If you’ve followed all the tips for the best sleep but still find yourself unable to nod off or waking up throughout the night, it’s time to figure out the causes of insomnia and what you can do about it. The Australian Government Department of Health recommends that adults get around eight hours of sleep per night, but for a huge number of us, that just isn’t happening. Poor or insufficient sleep affect the daily activities of 40 per cent of Australians. Symptoms of insomnia include difficulty falling asleep at night, waking up during the night, waking up too early, not feeling well-rested after a night’s sleep; daytime tiredness or sleepiness; irritability; depression or anxiety; difficulty paying attention, focusing on tasks, or remembering; increased errors or accidents; and ongoing worries about sleep. Insomnia can come in many different forms, depending on the length of time a person has it and how it affects their sleep cycle. Here are seven different types of insomnia.

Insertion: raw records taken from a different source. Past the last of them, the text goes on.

--- src/design/front_defs.svh ---
// Front end widths and download constants

`ifndef FRONT_DEFS_SVH
`define FRONT_DEFS_SVH

// Word address of the 16-bit memory channel
`define MEM_ADDR_W 24

// Download byte stream from the host
`define DL_ADDR_W 25
`define DL_INDEX_W 8
`define DL_DATA_W 8

// Download index values
`define DL_INDEX_ROM 0
`define DL_INDEX_DIP 254

// Number of stored DIP switch bytes
`define DIP_BANKS 8

// Player input words
`define PS2_KEY_W 11
`define JOY_W 16

`endif

--- src/design/front_pkg.sv ---
// Front end shared types

package front_pkg;

`include "front_defs.svh"

    // Memory channel fields
    typedef logic [`MEM_ADDR_W-1:0] mem_addr_t;
    typedef logic [15:0] mem_data_t;
    typedef logic [1:0] mem_be_t;

    // One byte of the download stream
    typedef logic [`DL_DATA_W-1:0] dl_byte_t;

    // ROM write sequencer
    typedef enum logic [1:0] {
        st_empty,
        st_half,
        st_busy
    } rom_state_e;

    // PS/2 set 2 scan codes in use
    typedef enum logic [7:0] {
        key_start1 = 8'h16,
        key_start2 = 8'h1E,
        key_coin1  = 8'h2E,
        key_coin2  = 8'h36,
        key_pause  = 8'h4D,
        key_up     = 8'h75,
        key_down   = 8'h72,
        key_left   = 8'h6B,
        key_right  = 8'h74,
        key_a      = 8'h14,
        key_b      = 8'h11,
        key_x      = 8'h29,
        key_y      = 8'h12
    } key_code_e;

    // Current holder of the shared memory channel
    typedef enum logic [1:0] {
        own_none,
        own_loader,
        own_cpu
    } mem_owner_e;

endpackage

--- src/design/mem_req_if.sv ---
// Memory channel request interface

`timescale 1ns/1ps

interface mem_req_if import front_pkg::*; ();

    mem_addr_t addr;
    mem_data_t din;
    mem_be_t   be;
    logic      rnw;
    logic      req;
    logic      rdy;
    mem_data_t dout;

    // Requester holds req with stable fields until rdy
    modport requester (
        output addr, din, be, rnw, req,
        input  rdy, dout
    );

    modport channel (
        input  addr, din, be, rnw, req,
        output rdy, dout
    );

endinterface

--- src/design/arcade_io_front.sv ---
// Arcade control and download front end

`timescale 1ns/1ps
`include "front_defs.svh"

module arcade_io_front import front_pkg::*; (
    input  logic                   CLK_32M,
    input  logic                   reset,
    input  logic [`PS2_KEY_W-1:0]  ps2_key,
    input  logic [`JOY_W-1:0]      joystick_0,
    input  logic [`JOY_W-1:0]      joystick_1,

    // Download stream
    input  logic                   dl_active,
    input  logic [`DL_INDEX_W-1:0] dl_index,
    input  logic                   dl_wr,
    input  logic [`DL_ADDR_W-1:0]  dl_addr,
    input  dl_byte_t               dl_data,
    output logic                   dl_wait,

    // CPU side of the shared channel
    input  mem_addr_t              cpu_addr,
    input  mem_data_t              cpu_din,
    input  mem_be_t                cpu_wr_sel,
    input  logic                   cpu_req,
    output mem_data_t              cpu_dout,
    output logic                   cpu_rdy,

    // Memory channel
    output mem_addr_t              mem_addr,
    output mem_data_t              mem_din,
    output mem_be_t                mem_be,
    output logic                   mem_rnw,
    output logic                   mem_req,
    input  mem_data_t              mem_dout,
    input  logic                   mem_rdy,

    // Active-low controls
    output logic [1:0]             coin,
    output logic [1:0]             start_buttons,
    output logic [3:0]             p1_joystick,
    output logic [3:0]             p2_joystick,
    output logic [3:0]             p1_buttons,
    output logic [3:0]             p2_buttons,
    output logic                   pause_button,
    output logic [15:0]            dip_sw
);

    mem_req_if loader_bus ();
    mem_req_if cpu_bus ();
    mem_req_if mem_bus ();

    mem_addr_t rom_addr;
    logic      rom_clear;
    logic      rom_advance;

    // A CPU access with no byte selected is a read
    assign cpu_bus.addr = cpu_addr;
    assign cpu_bus.din  = cpu_din;
    assign cpu_bus.be   = cpu_wr_sel;
    assign cpu_bus.rnw  = ~|cpu_wr_sel;
    assign cpu_bus.req  = cpu_req;
    assign cpu_dout     = cpu_bus.dout;
    assign cpu_rdy      = cpu_bus.rdy;

    assign mem_addr     = mem_bus.addr;
    assign mem_din      = mem_bus.din;
    assign mem_be       = mem_bus.be;
    assign mem_rnw      = mem_bus.rnw;
    assign mem_req      = mem_bus.req;
    assign mem_bus.dout = mem_dout;
    assign mem_bus.rdy  = mem_rdy;

    player_input_map u_input (
        .CLK_32M(CLK_32M), .reset(reset), .ps2_key(ps2_key),
        .joystick_0(joystick_0), .joystick_1(joystick_1),
        .coin(coin), .start_buttons(start_buttons),
        .p1_joystick(p1_joystick), .p2_joystick(p2_joystick),
        .p1_buttons(p1_buttons), .p2_buttons(p2_buttons),
        .pause_button(pause_button)
    );

    dip_switch_bank u_dip (
        .CLK_32M(CLK_32M), .reset(reset), .dl_wr(dl_wr), .dl_index(dl_index),
        .dl_addr(dl_addr), .dl_data(dl_data), .dip_sw(dip_sw)
    );

    rom_word_counter u_counter (
        .CLK_32M(CLK_32M), .reset(reset), .clear(rom_clear),
        .advance(rom_advance), .word_addr(rom_addr)
    );

    rom_write_fsm u_rom_fsm (
        .CLK_32M(CLK_32M), .reset(reset), .dl_active(dl_active),
        .dl_index(dl_index), .dl_wr(dl_wr), .dl_data(dl_data),
        .dl_wait(dl_wait), .word_addr(rom_addr), .clear(rom_clear),
        .advance(rom_advance), .mem(loader_bus)
    );

    mem_channel_mux u_mux (
        .CLK_32M(CLK_32M), .reset(reset), .loader(loader_bus),
        .cpu(cpu_bus), .mem(mem_bus)
    );

endmodule

--- src/design/dip_switch_bank.sv ---
// DIP switch capture

`timescale 1ns/1ps
`include "front_defs.svh"

module dip_switch_bank import front_pkg::*; (
    input  logic                   CLK_32M,
    input  logic                   reset,
    input  logic                   dl_wr,
    input  logic [`DL_INDEX_W-1:0] dl_index,
    input  logic [`DL_ADDR_W-1:0]  dl_addr,
    input  dl_byte_t               dl_data,
    output logic [15:0]            dip_sw
);

    localparam int SEL_W = $clog2(`DIP_BANKS);

    dl_byte_t   dip_bytes [`DIP_BANKS];
    logic       dip_wr;
    logic [SEL_W-1:0] dip_sel;

    // Only the low addresses of the DIP index hold switch bytes
    assign dip_wr  = dl_wr && (dl_index == `DL_INDEX_W'(`DL_INDEX_DIP))
                     && (dl_addr < `DL_ADDR_W'(`DIP_BANKS));
    assign dip_sel = dl_addr[SEL_W-1:0];

    always_ff @(posedge CLK_32M) begin
        if (reset) begin
            for (int i = 0; i < `DIP_BANKS; i++) begin
                dip_bytes[i] <= '0;
            end
        end else if (dip_wr) begin
            dip_bytes[dip_sel] <= dl_data;
        end
    end

    // Switches are stored active high and presented active low
    assign dip_sw = ~{dip_bytes[1], dip_bytes[0]};

endmodule

--- src/design/mem_channel_mux.sv ---
// Shared memory channel arbiter

`timescale 1ns/1ps

module mem_channel_mux import front_pkg::*; (
    input  logic         CLK_32M,
    input  logic         reset,
    mem_req_if.channel   loader,
    mem_req_if.channel   cpu,
    mem_req_if.requester mem
);

    mem_owner_e owner;
    mem_owner_e cur_owner;

    // Grant in the cycle the request is seen, loader first on a tie
    always_comb begin
        if (owner != own_none) begin
            cur_owner = owner;
        end else if (loader.req) begin
            cur_owner = own_loader;
        end else if (cpu.req) begin
            cur_owner = own_cpu;
        end else begin
            cur_owner = own_none;
        end
    end

    // Ownership is released by the ready pulse
    always_ff @(posedge CLK_32M) begin
        if (reset) begin
            owner <= own_none;
        end else if (mem.rdy) begin
            owner <= own_none;
        end else begin
            owner <= cur_owner;
        end
    end

    always_comb begin
        mem.addr = '0;
        mem.din  = '0;
        mem.be   = '0;
        mem.rnw  = 1'b1;
        mem.req  = 1'b0;
        case (cur_owner)
            own_loader: begin
                mem.addr = loader.addr;
                mem.din  = loader.din;
                mem.be   = loader.be;
                mem.rnw  = loader.rnw;
                mem.req  = loader.req;
            end
            own_cpu: begin
                mem.addr = cpu.addr;
                mem.din  = cpu.din;
                mem.be   = cpu.be;
                mem.rnw  = cpu.rnw;
                mem.req  = cpu.req;
            end
            default: ;
        endcase
    end

    // Return path to the owner only
    assign loader.rdy  = mem.rdy && (cur_owner == own_loader);
    assign loader.dout = (cur_owner == own_loader) ? mem.dout : '0;
    assign cpu.rdy     = mem.rdy && (cur_owner == own_cpu);
    assign cpu.dout    = (cur_owner == own_cpu) ? mem.dout : '0;

endmodule

--- src/design/player_input_map.sv ---
// Keyboard and joystick control mapping

`timescale 1ns/1ps
`include "front_defs.svh"

module player_input_map import front_pkg::*; (
    input  logic                  CLK_32M,
    input  logic                  reset,
    input  logic [`PS2_KEY_W-1:0] ps2_key,
    input  logic [`JOY_W-1:0]     joystick_0,
    input  logic [`JOY_W-1:0]     joystick_1,
    output logic [1:0]            coin,
    output logic [1:0]            start_buttons,
    output logic [3:0]            p1_joystick,
    output logic [3:0]            p2_joystick,
    output logic [3:0]            p1_buttons,
    output logic [3:0]            p2_buttons,
    output logic                  pause_button
);

    logic [`PS2_KEY_W-1:0] key_q;
    logic                  toggle_q;
    key_code_e             key_code;
    logic                  pressed;
    logic [3:0]            kb_dir;
    logic [3:0]            kb_btn;
    logic                  kb_start1, kb_start2, kb_coin1, kb_coin2, kb_pause;
    logic [`JOY_W-1:0]     joy;

    assign key_code = key_code_e'(key_q[7:0]);
    assign pressed  = key_q[9];

    // Key events are registered once, then the toggle bit is compared
    always_ff @(posedge CLK_32M) begin
        key_q <= ps2_key;
        if (reset) begin
            toggle_q  <= ps2_key[10];
            kb_dir    <= 4'b0000;
            kb_btn    <= 4'b0000;
            kb_start1 <= 1'b0;
            kb_start2 <= 1'b0;
            kb_coin1  <= 1'b0;
            kb_coin2  <= 1'b0;
            kb_pause  <= 1'b0;
        end else begin
            toggle_q <= key_q[10];
            if (toggle_q != key_q[10]) begin
                case (key_code)
                    key_start1: kb_start1 <= pressed;
                    key_start2: kb_start2 <= pressed;
                    key_coin1:  kb_coin1  <= pressed;
                    key_coin2:  kb_coin2  <= pressed;
                    key_pause:  kb_pause  <= pressed;
                    key_up:     kb_dir[3] <= pressed;
                    key_down:   kb_dir[2] <= pressed;
                    key_left:   kb_dir[1] <= pressed;
                    key_right:  kb_dir[0] <= pressed;
                    key_a:      kb_btn[3] <= pressed;
                    key_b:      kb_btn[2] <= pressed;
                    key_x:      kb_btn[1] <= pressed;
                    key_y:      kb_btn[0] <= pressed;
                    default: ;
                endcase
            end
        end
    end

    ////////////////////////////////////////////////////////////////////////////
    // Active-low merge with the joysticks
    ////////////////////////////////////////////////////////////////////////////

    assign joy = joystick_0 | joystick_1;

    // Keyboard directions and buttons are shared by both players
    assign p1_joystick = ~(kb_dir | joystick_0[3:0]);
    assign p2_joystick = ~(kb_dir | joystick_1[3:0]);
    assign p1_buttons  = ~(kb_btn | {joystick_0[4], joystick_0[5], joystick_0[6], joystick_0[7]});
    assign p2_buttons  = ~(kb_btn | {joystick_1[4], joystick_1[5], joystick_1[6], joystick_1[7]});

    // Coin 2 has no joystick bit
    assign start_buttons = ~{kb_start2 | joy[10], kb_start1 | joy[8]};
    assign coin          = ~{kb_coin2, kb_coin1 | joy[9]};
    assign pause_button  = ~(kb_pause | joy[11]);

endmodule

--- src/design/rom_word_counter.sv ---
// ROM word address counter

`timescale 1ns/1ps

module rom_word_counter import front_pkg::*; (
    input  logic      CLK_32M,
    input  logic      reset,
    input  logic      clear,
    input  logic      advance,
    output mem_addr_t word_addr
);

    mem_addr_t count;

    // Clear wins over advance at download start
    always_ff @(posedge CLK_32M) begin
        if (reset) begin
            count <= '0;
        end else if (clear) begin
            count <= '0;
        end else if (advance) begin
            count <= count + 1'b1;
        end
    end

    assign word_addr = count;

endmodule

--- src/design/rom_write_fsm.sv ---
// ROM download write sequencer

`timescale 1ns/1ps
`include "front_defs.svh"

module rom_write_fsm import front_pkg::*; (
    input  logic                   CLK_32M,
    input  logic                   reset,
    input  logic                   dl_active,
    input  logic [`DL_INDEX_W-1:0] dl_index,
    input  logic                   dl_wr,
    input  dl_byte_t               dl_data,
    output logic                   dl_wait,
    input  mem_addr_t              word_addr,
    output logic                   clear,
    output logic                   advance,
    mem_req_if.requester           mem
);

    rom_state_e state;
    logic       rom_sel;
    logic       rom_wr;
    logic       active_q;
    dl_byte_t   low_byte;
    mem_data_t  word_data;
    mem_be_t    word_be;

    assign rom_sel = (dl_index == `DL_INDEX_W'(`DL_INDEX_ROM));
    assign rom_wr  = dl_wr && rom_sel;

    // Rising edge of a ROM download restarts the word address
    assign clear = dl_active && rom_sel && !active_q;

    // Counter moves on the same edge that leaves st_busy
    assign advance = (state == st_busy) && mem.rdy;

    ////////////////////////////////////////////////////////////////////////////
    // Sequencer
    ////////////////////////////////////////////////////////////////////////////

    always_ff @(posedge CLK_32M) begin
        if (reset) begin
            state    <= st_empty;
            active_q <= 1'b0;
        end else begin
            active_q <= dl_active && rom_sel;
            case (state)
                st_empty: begin
                    if (rom_wr) begin
                        state <= st_half;
                    end
                end
                st_half: begin
                    // A lone byte at the end is flushed by itself
                    if (rom_wr || !dl_active) begin
                        state <= st_busy;
                    end
                end
                st_busy: begin
                    if (mem.rdy) begin
                        state <= st_empty;
                    end
                end
                default: state <= st_empty;
            endcase
        end
    end

    // Byte pairing
    always_ff @(posedge CLK_32M) begin
        if (state == st_empty && rom_wr) begin
            low_byte <= dl_data;
        end
        if (state == st_half) begin
            if (rom_wr) begin
                word_data <= {dl_data, low_byte};
                word_be   <= 2'b11;
            end else if (!dl_active) begin
                word_data <= {8'h00, low_byte};
                word_be   <= 2'b01;
            end
        end
    end

    assign dl_wait  = (state == st_busy);
    assign mem.req  = (state == st_busy);
    assign mem.addr = word_addr;
    assign mem.din  = word_data;
    assign mem.be   = word_be;
    assign mem.rnw  = 1'b0;

endmodule

--- config.mk ---
export PLATFORM = sky130hd
export DESIGN_NAME = arcade_io_front
export DESIGN_NICKNAME = d
export VERILOG_FILES = /design/src/design/front_pkg.sv /design/src/design/mem_req_if.sv /design/src/design/arcade_io_front.sv /design/src/design/dip_switch_bank.sv /design/src/design/mem_channel_mux.sv /design/src/design/player_input_map.sv /design/src/design/rom_word_counter.sv /design/src/design/rom_write_fsm.sv
export VERILOG_INCLUDE_DIRS = /design/src /design/src/design
export SDC_FILE = /design/constraint.sdc
export NUM_CORES = 1
export LEC_CHECK = 0
export BUFFER_PORTS_ARGS = -buffer_cell sky130_fd_sc_hd__buf_2
export CORE_UTILIZATION = 44
export CTS_BUF_LIST = sky130_fd_sc_hd__clkbuf_8
export CTS_CLUSTER_SIZE = 40
export DETAILED_ROUTE_END_ITERATION = 6
export GPL_ROUTABILITY_DRIVEN = 0
export PLACE_DENSITY = 0.75
export SLEW_MARGIN = 20
export SYNTH_ARGS = -nofsm -noshare
export SYNTH_HDL_FRONTEND = slang
export SYNTH_SLANG_ARGS = --single-unit
--- constraint.sdc ---
create_clock -name CLK_32M -period 2.8 [get_ports CLK_32M]
set_input_delay 0.56 -clock CLK_32M [delete_from_list [all_inputs] [get_ports CLK_32M]]
set_output_delay 0.56 -clock CLK_32M [all_outputs]
set_load 0.005 [all_outputs]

This is the name for insomnia that lasts for up to three months; it’s also known as acute insomnia or ‘adjustment’ insomnia. This type is usually triggered by a big life event, such as the death of a loved one, a new or stressful job, or even planning a wedding, according to sleep medicine specialist Dr James A. Rowley. It normally resolves itself on its own, but if treatment is required, a low dose of a sedative-hypnotic medication may be prescribed for one to two weeks, he says.
When a person has a pattern of difficulty sleeping at least three nights a week for three months or longer, it is described as chronic insomnia. Although the cause isn’t always clear, common reasons include stress, poor sleep habits, medications, mental health issues, and too much caffeine, nicotine, or alcohol late at night. The best therapy for chronic insomnia is cognitive behavioural therapy (CBT), says Rowley. “This therapy essentially teaches a patient how to sleep again naturally,” he explains. Frequent components of CBT are generally practicing good sleep hygiene (for example, no TV in bed), stimulus control (not staying in bed if awake), sleep restriction (spending just the amount of time in bed that one actually sleeps), and relaxation therapy.